THERE WILL BE BLOOD: Daniel Day-Lewis? Perfect 19th century oil prospector. I don't think anyone else could have been better for this role. He absolutely owned it. Wore it like a skin. No doubt about it. Another nod for Best Actor absolutely deserved here. The movie itself, on the other hand, was one of the most disjointed, confused, poorly written?/directed?/edited? things I've ever seen. It started in one place, then hit a point where it could go in three or four different directions, chose one, followed it for a while, then doubled back and went off on another tangent, hit another fork in the road, chose a direction (sort of), abandoned it, jumped onto a plane and tried to pick up the thread of the first storyline a day late and a dollar short. The ending was abrupt, convoluted, contrived and unsatisfying. It was almost as if someone looked at the entire mess, realized that it needed to be in theaters in 72-hours, and took "The Sopranos" method of ending to heart. "Dude, just end it. There is no clean way to tie this up and have it make sense. Tell people to just read the damn book and stop looking for answers from Hollywood!"

Because of the Emperor's New Clothes approach to media, THERE WILL BE BLOOD is a hot and heavy front runner for Best Picture. Not because it deserves to be, but because "if it's confusing, it's probably all metaphorical and everyone else is looking around and nodding, so they must all understand it and I don't want to be the stupid one, so I'm going to pretend I get it and talk about how brilliant it is!" Yeah. About that. Milk Chan doesn't do the Emperor's New Clothes thing. She is all about looking at some naked dude and saying, "Dude...did you know you're all like, naked, and stuff?" So Thumbs Up for Daniel Day, Thumbs Down for the flick, but no surprised look here if it takes home the gold.

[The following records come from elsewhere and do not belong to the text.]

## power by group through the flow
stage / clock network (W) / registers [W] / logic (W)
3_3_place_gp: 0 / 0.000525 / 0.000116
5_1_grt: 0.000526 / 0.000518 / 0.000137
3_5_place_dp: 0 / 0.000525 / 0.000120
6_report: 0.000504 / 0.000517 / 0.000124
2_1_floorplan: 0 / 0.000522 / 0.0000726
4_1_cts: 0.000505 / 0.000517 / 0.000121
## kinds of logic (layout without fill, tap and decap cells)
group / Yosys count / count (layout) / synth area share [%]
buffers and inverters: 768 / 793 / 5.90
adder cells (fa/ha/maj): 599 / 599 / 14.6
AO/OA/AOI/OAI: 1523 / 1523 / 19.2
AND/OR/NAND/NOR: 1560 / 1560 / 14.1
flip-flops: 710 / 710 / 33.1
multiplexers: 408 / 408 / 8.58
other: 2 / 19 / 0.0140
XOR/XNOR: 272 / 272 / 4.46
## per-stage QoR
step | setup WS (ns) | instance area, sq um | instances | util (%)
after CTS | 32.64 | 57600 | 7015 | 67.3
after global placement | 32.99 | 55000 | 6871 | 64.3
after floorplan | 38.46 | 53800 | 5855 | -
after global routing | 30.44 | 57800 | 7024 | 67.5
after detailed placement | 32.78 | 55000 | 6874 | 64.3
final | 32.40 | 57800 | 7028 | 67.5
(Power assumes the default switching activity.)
`config.mk`:
```
export PLATFORM = sky130hd
export DESIGN_NAME = cief_top
export DESIGN_NICKNAME = d
export VERILOG_FILES = /design/src/cief_pkg.sv /design/src/cief_change_detect.sv /design/src/cief_top.sv
export SDC_FILE = /design/constraint.sdc
export NUM_CORES = 1
export LEC_CHECK = 0
export BUFFER_PORTS_ARGS = -buffer_cell sky130_fd_sc_hd__buf_2
export CORE_MARGIN = 2
export CORE_UTILIZATION = 37
export DETAILED_ROUTE_END_ITERATION = 10
export PLACE_DENSITY = 0.73
export SETUP_SLACK_MARGIN = 0.3
export SLEW_MARGIN = 20
export SYNTH_ARGS = -nofsm -noshare
export SYNTH_HDL_FRONTEND = slang
export SYNTH_HIERARCHICAL = 1
export SYNTH_SLANG_ARGS = --single-unit
export TNS_END_PERCENT = 1
```
`constraint.sdc`:
```
create_clock -name clk -period 1.7 [get_ports clk]
set_input_delay 0.34 -clock clk [delete_from_list [all_inputs] [get_ports clk]]
set_output_delay 0.34 -clock clk [all_outputs]
set_load 0.05 [all_outputs]
```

ATONEMENT: I expected this movie to suck. I wasn't disappointed. The only reason it's even on the list if because it's a period piece, and people feel obliged to say that period pieces are automatically masterpieces. I think it has something to do with the swelling, epic music or something. Anyway, it sucked, but it got its obligatory nomination and that is all it will get. Cross this off your list of has-a-chances.

JUNO: Didn't think I would like this, either. I did. Cute movie, although Ellen Page looks looks and sounds like Jeanine Garafalo (at ages 14 and 43, respectively), instantly making her visually too young and spiritually too old to be the character she was playing. NOBODY outside of HollywoodLand is THAT cool when they're a geeky little off-beat freak in high school. Nobody. While it made for an amusing time, and held your interest from start to finish, it relied on far more than "just a little" suspension of disbelief. I really don't know why it made the list other than they needed a quirky indie film to show how cool the nominating committee is and how they are totally not slaves to the big studios. (We'll ignore the fact that the big studios all back these indie productions these days.) Put this on the ATONEMENT list. No way will it win.

and, finally, we come to NO COUNTRY FOR OLD MEN. This was less convoluted than BLOOD, but not terribly less so. Again, hyper-metaphorical. Again, a whole lot of "but, wait a minute...who are these guys? And who left all the heroin there? And where did those guys come from? And what happened to the black dog in the desert? And WTF???!!!" Interesting? Yes. Confusing? Yes. Allegorical? Definitely. Contender? Absolutely. Justifiably? Yeah...no.

It is my considered opinion (and I want to get this in quick before the choices are actually made) that either BLOOD or OLD MEN will win, but I would really like to see CLAYTON win simply because it was what a good movie should be...a plot, realistic characters who are neither totally good or totally bad, motivation, conflict, action, reaction, climax, resolution. Bon chance, George!